I was under the impression that the CAs only know what public keys where tied to which domain. The CAs shouldn't have the private key... I'll look into it some more.


The certificate authority can issue certificates for absolutely anything (any domain) they want and your software will happily claim it's valid if the CA is trusted.

That is why the CA-system is a joke, you only need to compromise any of the CA's that are trusted by default to fool all certificate users.


Modulo certificate pinning.


I'm sure you probably know most of this but as a brief refresher for other viewers, here's the basic process. So when you want to buy a SSL cert for yourdomain.com you first generate your private key yourself securely on your computer and don't share this private key with any third party ever. You then need to prove that you really are the owner of yourdomain.com and that the new key you just made really is the legitimate key for your site. The way you do this is by creating a certificate signing request that includes your public key and the domain that you want to use that key with. You then need to get a certificate authority to sign a certificate that says that anyone going to yourdomain.com can use your new public key until 2016.

The big problem with this is that even though nobody knows your private key, they don't know your public key either, they have to rely on knowing the CA's public key and accept whatever public key they get when they connect so long as the CA says that the key is kosher. So let's say the NSA wants to track what you're doing on yourdomain.com, they just send a secret court order to VeriSign saying that they must turn over their private key that they use to sign certificates because computer security is a terrorist threat. Now they just use their own public key and send you a cert signed by VeriSign saying that the NSA key is the correct key to use. Because the NSA has more or less priviledged network access they can intercept traffic going to the IP address for yourdomain.com and just do a standard MITM but replacing the good SSL cert with their bad one.

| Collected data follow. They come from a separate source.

--- config.mk ---
export PLATFORM = sky130hd
export DESIGN_NAME = liuarm_regs
export DESIGN_NICKNAME = d
export VERILOG_FILES = /design/src/logic/liuarm_pkg.sv /design/src/logic/liuarm_regs.sv
export SDC_FILE = /design/constraint.sdc
export NUM_CORES = 1
export LEC_CHECK = 0
export BUFFER_PORTS_ARGS = -buffer_cell sky130_fd_sc_hd__buf_2
export CORE_ASPECT_RATIO = 1.75
export CORE_MARGIN = 1.5
export CORE_UTILIZATION = 53
export CTS_BUF_LIST = sky130_fd_sc_hd__clkbuf_16
export DETAILED_ROUTE_END_ITERATION = 8
export PLACE_DENSITY = 0.77
export SYNTH_ARGS = -nofsm -noshare
export SYNTH_HDL_FRONTEND = slang
export SYNTH_SLANG_ARGS = --single-unit
--- constraint.sdc ---
create_clock -name pclk -period 2.67 [get_ports pclk]
set_input_delay 0.1335 -clock pclk [delete_from_list [all_inputs] [get_ports pclk]]
set_output_delay 0.1335 -clock pclk [all_outputs]
set_load 0.02 [all_outputs]
--- src/logic/liuarm_pkg.sv ---
// Notes on behaviour
// - Per channel, signal-absent status reads one while loss is seen.
// - Per channel, driver-fault status reads one during a driver fault.
// - Signal-absent enable bits let status changes raise an interrupt.
// - Driver-fault enable bits let status changes raise an interrupt.
// - Signal-absent event bit latches on either edge, clears on read.
// - Signal-absent event latching is qualified by its enable bit.
// - Driver-fault event bit latches on either edge, clears on read.
// - Driver-fault event latching is qualified by its enable bit.
// - Any lower reset write: channels 1-8 at defaults at least 1 us.
// - Any upper reset write: channels 9-16 at defaults at least 1 us.
// - Soft reset registers always read back as zero.
// - Direction bit set moves the group tester to the system side.
// - System side, master select: master clock unless tx select set.
// - System side, transmit select: transmit clock, overriding master.
// - Neither select bit set: tester runs on recovered receive clock.
// - Monitor select: top bit tx/rx, low code 0 none, 1-7 channels 2-8.
// - First lower receiver monitors the chosen line of channels 2-8.
// - Ninth receiver monitors chosen line of channels 10-16.
package liuarm_pkg;
  // Register indices; byte address is four times the index
  localparam logic [5:0] IDX_SIG_ABS_STAT_LO = 6'h04;
  localparam logic [5:0] IDX_DRV_FLT_STAT_LO = 6'h05;
  localparam logic [5:0] IDX_SIG_ABS_IE_LO   = 6'h06;
  localparam logic [5:0] IDX_DRV_FLT_IE_LO   = 6'h07;
  localparam logic [5:0] IDX_SIG_ABS_IS_LO   = 6'h08;
  localparam logic [5:0] IDX_DRV_FLT_IS_LO   = 6'h09;
  localparam logic [5:0] IDX_SOFT_RST_LO     = 6'h0A;
  localparam logic [5:0] IDX_TST_MON_LO      = 6'h0B;
  localparam logic [5:0] IDX_BANK_PTR_LO     = 6'h1F;
  localparam logic [5:0] IDX_SIG_ABS_STAT_HI = 6'h24;
  localparam logic [5:0] IDX_DRV_FLT_STAT_HI = 6'h25;
  localparam logic [5:0] IDX_SIG_ABS_IE_HI   = 6'h26;
  localparam logic [5:0] IDX_DRV_FLT_IE_HI   = 6'h27;
  localparam logic [5:0] IDX_SIG_ABS_IS_HI   = 6'h28;
  localparam logic [5:0] IDX_DRV_FLT_IS_HI   = 6'h29;
  localparam logic [5:0] IDX_SOFT_RST_HI     = 6'h2A;
  localparam logic [5:0] IDX_TST_MON_HI      = 6'h2B;
  localparam logic [5:0] IDX_BANK_PTR_HI     = 6'h3F;
  // Control register fields
  localparam int unsigned TST_DIR_BIT  = 7;
  localparam int unsigned TST_MCLK_BIT = 6;
  localparam int unsigned TST_SYSTEM_TRANSMIT_CLOCK_BIT = 5;
  localparam int unsigned MON_TX_BIT   = 3;
  localparam logic [7:0]  TST_MON_MASK = 8'hEF;
  localparam logic [7:0]  REG_RESET    = 8'h00;
  // Soft reset timing
  localparam int unsigned CLK_PERIOD_PS     = 5000;
  localparam int unsigned SOFT_RESET_MIN_US = 1;
  localparam int unsigned SOFT_RESET_CYCLES =
    (SOFT_RESET_MIN_US * 1000 * 1000 + CLK_PERIOD_PS - 1) / CLK_PERIOD_PS;
  localparam logic [7:0]  SRST_LOAD = 8'(SOFT_RESET_CYCLES);
  // Tester clock source
  typedef enum logic [1:0] {
    LIUARM_CLK_RECOVERED = 2'b00,
    LIUARM_CLK_MASTER    = 2'b01,
    LIUARM_CLK_TRANSMIT  = 2'b10
  } liuarm_clk_t;
  // Bus slave phase
  typedef enum logic [0:0] {
    LIUARM_IDLE   = 1'b0,
    LIUARM_ANSWER = 1'b1
  } liuarm_phase_t;
endpackage

--- src/logic/liuarm_regs.sv ---
// The APB slave port was decided locally.
`timescale 1ns/1ps
module liuarm_regs import liuarm_pkg::*; (
  input  wire logic              pclk,
  input  wire logic              presetn,
  input  wire logic              psel,
  input  wire logic              penable,
  input  wire logic              pwrite,
  input  wire logic [7:0]        paddr,
  input  wire logic [31:0]       pwdata,
  output logic [31:0]            prdata,
  output logic                   pready,
  output logic                   pslverr,
  input  wire logic [15:0]       signal_absent_in,
  input  wire logic [15:0]       driver_fault_in,
  output logic                   irq,
  output logic [1:0]             soft_reset_active,
  output logic [1:0]             tester_system_side,
  output liuarm_clk_t [1:0]      tester_clock_source,
  output logic [1:0]             monitor_transmitter,
  output logic [1:0][7:0]        monitor_route
);

  typedef struct packed {
    logic [15:0]           sa_s1;
    logic [15:0]           sa_s2;
    logic [15:0]           sa_s3;
    logic [15:0]           sa_filt;
    logic [15:0]           df_s1;
    logic [15:0]           df_s2;
    logic [15:0]           df_s3;
    logic [15:0]           df_filt;
    logic [1:0][7:0]       sa_ie;
    logic [1:0][7:0]       df_ie;
    logic [1:0][7:0]       sa_is;
    logic [1:0][7:0]       df_is;
    logic [1:0][7:0]       ctrl;
    logic [1:0][7:0]       rst_cnt;
    logic [7:0]            bank_ptr;
    liuarm_phase_t         phase;
    logic                  pready;
    logic                  pslverr;
    logic [31:0]           prdata;
    logic                  irq;
    logic [1:0]            srst;
    logic [1:0]            tdir;
    liuarm_clk_t [1:0]     system_transmit_clock;
    logic [1:0]            mon_tx;
    logic [1:0][7:0]       mon_route;
  } liuarm_state_t;

  liuarm_state_t st;
  liuarm_state_t next_st;

  logic [15:0] chg_sa;
  logic [15:0] chg_df;
  logic        acc_done;
  logic [5:0]  idx;
  logic        grp;
  logic [7:0]  rd_val;
  logic        rd_ok;
  logic [2:0]  mon_code;

  // Register read decode, low five bits pick the register, bit 5 the group
  always_comb begin
    idx    = paddr[7:2];
    grp    = idx[5];
    rd_val = 8'h00;
    rd_ok  = 1'b1;
    case (idx[4:0])
      IDX_SIG_ABS_STAT_LO[4:0]: begin
        rd_val = st.sa_filt[grp*8 +: 8];
      end
      IDX_DRV_FLT_STAT_LO[4:0]: begin
        rd_val = st.df_filt[grp*8 +: 8];
      end
      IDX_SIG_ABS_IE_LO[4:0]: begin
        rd_val = st.sa_ie[grp];
      end
      IDX_DRV_FLT_IE_LO[4:0]: begin
        rd_val = st.df_ie[grp];
      end
      IDX_SIG_ABS_IS_LO[4:0]: begin
        rd_val = st.sa_is[grp];
      end
      IDX_DRV_FLT_IS_LO[4:0]: begin
        rd_val = st.df_is[grp];
      end
      IDX_SOFT_RST_LO[4:0]: begin
        rd_val = 8'h00;
      end
      IDX_TST_MON_LO[4:0]: begin
        rd_val = st.ctrl[grp];
      end
      IDX_BANK_PTR_LO[4:0]: begin
        rd_val = st.bank_ptr;
      end
      default: begin
        rd_ok = 1'b0;
      end
    endcase
    // Other banks selected: only the pointer answers
    if (st.bank_ptr != 8'h00 && idx[4:0] != IDX_BANK_PTR_LO[4:0]) begin
      rd_val = 8'h00;
    end
  end

  // Next-state logic
  always_comb begin
    next_st  = st;
    acc_done = psel && penable && st.pready;
    mon_code = 3'b000;
    // Pin synchronisers
    next_st.sa_s1 = signal_absent_in;
    next_st.sa_s2 = st.sa_s1;
    next_st.sa_s3 = st.sa_s2;
    next_st.df_s1 = driver_fault_in;
    next_st.df_s2 = st.df_s1;
    next_st.df_s3 = st.df_s2;
    // status follows once stages two and three agree
    next_st.sa_filt = (st.sa_filt & (st.sa_s2 ^ st.sa_s3))
                    | (st.sa_s3 & ~(st.sa_s2 ^ st.sa_s3));
    next_st.df_filt = (st.df_filt & (st.df_s2 ^ st.df_s3))
                    | (st.df_s3 & ~(st.df_s2 ^ st.df_s3));
    chg_sa = next_st.sa_filt ^ st.sa_filt;
    chg_df = next_st.df_filt ^ st.df_filt;

    // Bus slave: one wait state, answer presented in second access cycle
    next_st.pready  = 1'b0;
    next_st.pslverr = 1'b0;
    next_st.prdata  = 32'h0000_0000;
    next_st.phase   = LIUARM_IDLE;
    if (st.phase == LIUARM_IDLE && psel && penable) begin
      next_st.phase   = LIUARM_ANSWER;
      next_st.pready  = 1'b1;
      next_st.pslverr = ~rd_ok;
      next_st.prdata  = pwrite ? 32'h0000_0000 : {24'h000000, rd_val};
    end

    // Accesses take effect at the completing edge
    if (acc_done && !st.pslverr) begin
      if (pwrite) begin
        if (idx[4:0] == IDX_BANK_PTR_LO[4:0]) begin
          next_st.bank_ptr = pwdata[7:0];
        end else if (st.bank_ptr == 8'h00) begin
          case (idx[4:0])
            IDX_SIG_ABS_IE_LO[4:0]: begin
              next_st.sa_ie[grp] = pwdata[7:0];
            end
            IDX_DRV_FLT_IE_LO[4:0]: begin
              next_st.df_ie[grp] = pwdata[7:0];
            end
            IDX_SOFT_RST_LO[4:0]: begin
              next_st.rst_cnt[grp] = SRST_LOAD;
            end
            IDX_TST_MON_LO[4:0]: begin
              next_st.ctrl[grp] = pwdata[7:0] & TST_MON_MASK;
            end
            default: begin
            end
          endcase
        end
      end else if (st.bank_ptr == 8'h00) begin
        // clear only bits that were returned
        if (idx[4:0] == IDX_SIG_ABS_IS_LO[4:0]) begin
          next_st.sa_is[grp] = st.sa_is[grp] & ~st.prdata[7:0];
        end
        if (idx[4:0] == IDX_DRV_FLT_IS_LO[4:0]) begin
          next_st.df_is[grp] = st.df_is[grp] & ~st.prdata[7:0];
        end
      end
    end

    // enabled edges latch, set beats clear
    next_st.sa_is = next_st.sa_is | (chg_sa & st.sa_ie);
    next_st.df_is = next_st.df_is | (chg_df & st.df_ie);

    // Group soft reset countdown and forcing to defaults
    for (int g = 0; g < 2; g++) begin
      if (st.rst_cnt[g] != 8'h00 && next_st.rst_cnt[g] == st.rst_cnt[g]) begin
        next_st.rst_cnt[g] = st.rst_cnt[g] - 8'h01;
      end
      if (next_st.rst_cnt[g] != 8'h00) begin
        next_st.sa_ie[g] = REG_RESET;
        next_st.df_ie[g] = REG_RESET;
        next_st.sa_is[g] = REG_RESET;
        next_st.df_is[g] = REG_RESET;
        next_st.ctrl[g]  = REG_RESET;
      end
      next_st.srst[g] = next_st.rst_cnt[g] != 8'h00;
    end

    // Decoded tester and monitor controls, registered from control bits
    for (int g = 0; g < 2; g++) begin
      next_st.tdir[g] = st.ctrl[g][TST_DIR_BIT];
      if (st.ctrl[g][TST_DIR_BIT] && st.ctrl[g][TST_SYSTEM_TRANSMIT_CLOCK_BIT]) begin
        next_st.system_transmit_clock[g] = LIUARM_CLK_TRANSMIT;
      end else if (st.ctrl[g][TST_DIR_BIT] && st.ctrl[g][TST_MCLK_BIT]) begin
        next_st.system_transmit_clock[g] = LIUARM_CLK_MASTER;
      end else begin
        next_st.system_transmit_clock[g] = LIUARM_CLK_RECOVERED;
      end
      // route chosen line to first receiver
      mon_code = st.ctrl[g][2:0];
      next_st.mon_route[g] = 8'h00;
      if (mon_code != 3'b000) begin
        next_st.mon_route[g][mon_code] = 1'b1;
      end
      next_st.mon_tx[g] = st.ctrl[g][MON_TX_BIT] && (mon_code != 3'b000);
    end

    // interrupt while any event bit stands
    next_st.irq = (|next_st.sa_is) || (|next_st.df_is);
  end

  // State register
  always_ff @(posedge pclk or negedge presetn) begin
    if (!presetn) begin
      st <= '0;
    end else begin
      st <= next_st;
    end
  end

  // Outputs straight from state
  assign prdata              = st.prdata;
  assign pready              = st.pready;
  assign pslverr             = st.pslverr;
  assign irq                 = st.irq;
  assign soft_reset_active   = st.srst;
  assign tester_system_side  = st.tdir;
  assign tester_clock_source = st.system_transmit_clock;
  assign monitor_transmitter = st.mon_tx;
  assign monitor_route       = st.mon_route;
endmodule

After elaboration in Yosys (flattened, before gate mapping)
Index checks and enable logic that the tools add are counted.
{ "word_totals": {"reg_bits": 294, "output_inout_bits": 61} }
{ "classes": {"addsub": 2, "eq_ne": 14, "shifts": 2, "reduce_logical": 49, "mux": 60, "n_bitwise": 24, "n_lt_le_gt_ge": 6} }
{ "op_table": {"columns": ["cell", "count"], "rows": [
  ["32-bit 2-to-1 mux", 7],
  ["8-bit 2-to-1 mux", 28],
  ["104-bit 2-to-1 mux", 1],
  ["16-bit AND", 6],
  ["16-bit 2-to-1 mux", 6],
  ["16-bit bitwise mux", 5],
  ["16-bit bitwise OR", 4],
  ["8-bit case mux with 8 select lines", 1],
  ["16-bit bitwise XOR", 4],
  ["40-bit 2-to-1 mux", 1],
  ["8-bit nonzero test", 5],
  ["35-bit 2-to-1 mux", 1],
  ["16-bit inverter", 2],
  ["16-bit OR reduction", 2],
  ["16-bit by 5-bit variable part select with 8-bit output", 2],
  ["5-bit AND reduction", 6],
  ["2-bit nonzero test", 12],
  ["5-bit by 3-bit == test with 1-bit output (second input constant)", 4],
  ["5-bit by 4-bit == test with 1-bit output (second input constant)", 4],
  ["1-bit logical AND", 17],
  ["8-bit AND", 2],
  ["8-bit == test", 2],
  ["8-bit by 1-bit subtractor with 8-bit output (second input constant)", 2],
  ["10-bit AND", 1],
  ["21 further kinds", 32]
]} }

Depth between registers and ports, before layout
Gate-level depths: netlist of run 1.
{ "depth": {"depth_word": 18, "ltp_mapped": 12} }

Least setup slack after synthesis of run 1
OpenSTA, ideal clock, no wires.
{ "synth_timing": {"kind": "register -> register", "startpoint": "register st[78] (netlist bit)", "endpoint": "register st (netlist bit irq)", "t_arrival_ns": 2.646, "required_ns": 2.587, "path_buffers": 2, "setup_time_ns": 0.083, "path_stages_with_launch": 12, "slack_ns": -0.059, "synth_period_minus_slack_ns": 2.729, "cell_sequence": "dfrtp_1 > inv_1 > ha_1 > or3b_4 > nor3_4 > nand2_2 > a211o_1 > a21o_1 > or4b_1 > clkbuf_1 > buf_6 > o22ai_1"} }
{ "synth_rtl": {"columns": ["element", "line", "rtl"], "rows": [
  ["from (decl)", "liuarm_regs.sv:52", "liuarm_state_t st;"],
  ["from (signal assigned)", "liuarm_regs.sv:221", "st <= next_st;"]
]} }

==> results.md, run 1 <==
- Vias/cell: roughly 5.8
- Critical path class: reg2reg
- PnR worst setup slack: -189.9 ps
- Violated checks: negative setup slack
- WP data arrival: about 3300 ps
- GR Overflow Total: 0
- Period utilization: 107.1%
- Setup Viol. Count Final: 40
- Top-area cell type share of the netlist area: a little under three fifths
- Worst Setup End Kind: flip-flop
- Iteration-0 DRC Markers: roughly 800
- Gate Count Post-Synth: 1016
- Vias in the first global route: 8665
- Synth area leaders: dfrtp_1 58%, buf_4 3.8%, nor2_1 3.1%
- Yosys warns: 0
- RR Startpoint: st[65]
- Sequential power share: around half
- Final clock skew: about 16 ps
- Hold Crit Endpoint: st[88]
- Core area: 0.02150 mm^2
- Initial core utilization: a little over half
- Fin nets: between 1000 and 1500
- Rows: between 70 and 80
- Clock H-tree levels: 1
- Fraction of layout cells with a size suffix above 1: between 20 and 30%
- Slew Limit Fails: 0
- Crit start category: flip-flop
- Hpwl dp: between 15000 and 20000 um
- HP Class: in2reg
- 1st-pass router iterations: 5
- First-pass GRT wire length: between 40000 and 50000 um
- Leakage: approximately 6.5 nW
- Largest net degree at the start of global routing: 80
- Post-synth EDFFs: 0
- Cell Count, Final, Fillers Out: roughly 1500
- CTS Buffer Depth: 3
- WP data required: just over 3000 ps
- Clock Root Buffer: clkbuf_16
- Reg2reg path depth: 8
- Int Pwr: between 6 and 7 mW
- Logic pwr share: between 10% and 20%
- Drt wl/cell: 20.28 um
- WHS Path Cells: 3
- Inst Count DP: roughly 1400
- Synthesis-to-layout area growth: 24.74%
- Status: finished with violations
- Largest area contributor in the synthesized netlist: dfrtp_1
- I/O Pins: around 140
- Clock Power Share: around 39%
- Clk sinks: ~270
- Chip height: ~200 um
- Async SR Flop Fraction: between 90% and 100%
- Syn Area/Cell: ~11 um^2
- Power Density: roughly 640 mW/mm^2
- Clk_lat worst skew: 530 ps
- Slew @ Worst Pin: approximately 750 ps
- Relative slew slack: between 40% and 50%
- Final core occ: around 67%
- GP Congestion: around 0.94
- Mapped Area: roughly 0.012 mm^2
- DRC violation count after routing: 0
- Reg2reg setup slack: -190 ps
- Clk pin slew, worst setup/hold paths: ~70 ps
- Tmin final: 2860 ps
- TritonCTS buffer count: 25
- Yosys cell types: 71
- Peak supply drop: ~0.56 mV
- Switching portion of total power: 25.30%
- RSZ-0062 raised after global routing: true
- Die area: between 0.02 and 0.025 mm^2
- Max frequency: roughly 350 MHz
- Detailed Route WL: 30660 um
- Die Span X: ~110 um
- Input/output buffers: 87
- All-Layer GR Usage: a little over a quarter
- Worst Hold Launch: pwdata[2]
- Yosys reg bits: ~270
- Switching pwr: about 2.3 mW
- Seq/Total Area, Yosys: around 58%
- Maxcap violations: 0
- Vias: 8795
- RR Endpoint: irq
- Maximum fanout along the worst path: 4
- Fin. Hold Viols: 0
- Dominant synthesized flop cell: dfrtp_1
- ANT cells: 0
- TritonCTS clock tree: yes
- Initial antenna violation count: 0
- Final ANT Viol Nets: 0
## cell families after synthesis
| logic type | count (synthesis) | synth area share [%] |
|---|---|---|
| AOI/OAI and AO/OA | 202 | 10.69 |
| and+or+nand+nor | 339 | 16.43 |
| other | 1 | 0.03232 |
| muxes | 73 | 7.495 |
| DFF | 267 | 57.59 |
| xor gates and xnor gates | 3 | 0.2265 |
| buffers and inverters | 108 | 5.511 |
| adders and majority gates | 23 | 2.027 |
## power groups by stage
stage / Combinational (mW) / Sequential [mW] / Clock (mW)
global route: 1.17 / 4.57 / 3.80
floorplan: 0.553 / 4.55 / 0
CTS: 0.953 / 4.53 / 3.65
global placement: 0.876 / 4.58 / 0
detailed placement: 0.893 / 4.60 / 0
finish: 1.07 / 4.54 / 3.59
## how the worst max path moves through the flow
stage / from / to / slack (ps) / depth (start not counted)
after global placement: st[69] / irq / -190 / 8
after CTS: st[65] / irq / -140 / 8
final: st[65] / irq / -190 / 8
after detailed placement: st[69] / irq / -210 / 8
after global routing: st[64] / irq / -280 / 11
after floorplan: st[78] / irq / -60 / 11
## worst max-delay path, stage by stage (launching register included)
cell and delay [ps]:
dfrtp_1 380, or4_4 570, or4_4 590, a221oi_4 330, and4_1 250, nand4_1 120
nor4_2 260, buf_4 160, o22ai_1 80
## flip-flops by register name, summed over array words and instances (netlist names)
name	count
next_st	66
monitor_route	16
prdata	8
tester_clock_source	4
monitor_transmitter	2
pslverr	1
irq	1
tester_system_side	2
soft_reset_active	2
st	162
mon_code	3
## through the flow
stage | hold WS (ps) | area [um^2] | TNS (ps) | setup slack (ps) | total power, mW
3_5_place_dp | 169.8 | 12650 | -1292 | -214.5 | 5.491
2_1_floorplan | -162.1 | 11710 | -1680 | -59.03 | 5.101
5_1_grt | 23.45 | 14470 | -6574 | -281.5 | 9.542
6_report | 19.34 | 14470 | -1818 | -189.9 | 9.196
4_1_cts | 8.131 | 13990 | -165.8 | -142.6 | 9.134
3_3_place_gp | 166.5 | 12650 | -477.1 | -185.3 | 5.460
## repair_timing
item	4_1_cts	5_1_grt
cloned	1	8
hold buffers	43	0
setup buffers	0	6
gates resized for setup	15	72
setup endpoints to repair	40	80
pin swaps	5	10
hold endpoints to repair	129	0
## cell usage in the layout (no fill, tap or decap), types with 5 or more instances in the layout
| master | instances |
|---|---|
| nor2_2 | 18 |
| a22oi_1 | 8 |
| o21ai_0 | 56 |
| mux4_2 | 8 |
| a21oi_1 | 35 |
| buf_2 | 86 |
| dlygate4sd3_1 | 43 |
| conb_1 | 26 |
| nand3_1 | 31 |
| clkbuf_16 | 30 |
| inv_1 | 13 |
| buf_4 | 89 |
| a31oi_1 | 8 |
| buf_12 | 7 |
| nand2_1 | 67 |
| nor3b_1 | 16 |
| or4_4 | 6 |
| a21boi_0 | 6 |
| nor2_1 | 76 |
| nand4b_1 | 7 |
| nor3_1 | 6 |
| and4b_1 | 8 |
| mux2_2 | 31 |
| nor2b_1 | 10 |
| a21oi_2 | 32 |
| nand2b_1 | 14 |
| a221oi_1 | 8 |
| maj3_1 | 21 |
| dfrtp_1 | 267 |
| nand4_1 | 10 |
| a22o_1 | 5 |
| and3b_1 | 14 |
| nand3b_1 | 12 |
| clkinv_1 | 5 |
| mux2i_1 | 34 |
## layout make-up
cell class	count	area [um^2]
Clock buffer	25	625.6
Clock inverter	18	190.2
Tap cell	292	365.4
Fill cell	1636	7025
Sequential cell	267	6681
Timing Repair Buffer	235	1874
Inverter	9	33.78
Multi-Input combinational cell	666	4702
## cell usage after synthesis (all sizes together), types with 5 or more instances
master	n
nand4b	7
a21boi	6
mux2i	34
and3b	14
inv	9
nor3b	16
a22o	5
o21ai	62
dfrtp	267
a31oi	9
nand2b	14
a21oi	67
buf	72
nor2b	13
clkbuf	27
nand3b	12
nand4	10
nand3	32
mux4	8
nor4	8
a221oi	11
nand2	68
and4b	8
or4	8
nor3	9
mux2	31
maj3	21
a22oi	8
nor2	96
## metal layers
layer	part of all wire, %	GRT usage (%)	vias to the layer above
met1	38	31.36	4332
li1	-	-	3961
met5	0	0	-
met2	50	45.97	389
met4	6.2	14.68	0
met3	6.2	4.022	113
Power figures use the tool's default switching activity.
==> inputs of run 2 (changes only) <==
--- a/config.mk
+++ b/config.mk
@@ -5,6 +5,7 @@
 export SDC_FILE = /design/constraint.sdc
 export NUM_CORES = 1
 export LEC_CHECK = 0
+export ABC_AREA = 1
 export BUFFER_PORTS_ARGS = -buffer_cell sky130_fd_sc_hd__buf_2
 export CORE_ASPECT_RATIO = 1.75
 export CORE_MARGIN = 1.5
==> run 2 against run 1 <==
  * Clock-buffer cell count unchanged
  * Sequential cell count unchanged
  * Combinational power up 21%
  * Final area down 5.9%
  * The flow now finishes without violations
  * Cell count up 13%
  * Total power down 0.55%
  * Die area down 1.0%
  * Fmax up 8.5%
  * Hold slack better by 35 ps
  * Clock skew up 9.6 ps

What complicates things further is that there are tons and tons of CAs out there that are trusted by default and there's no isolation (AFAIK) such as "only these 10 CAs can sign certs for .com" so when the Iranian government wants to dish out some Orwellian justice on it's citizens they now have that huge mountain of targets to choose from because getting into one CA in the world (like DigiNotar) means that they can essentially break vanilla SSL until that CA's public key is blacklisted and all of the clients are aware of the revocation.

Just as a disclaimer, this was rather simplified but I feel like that's close enough to get the point across.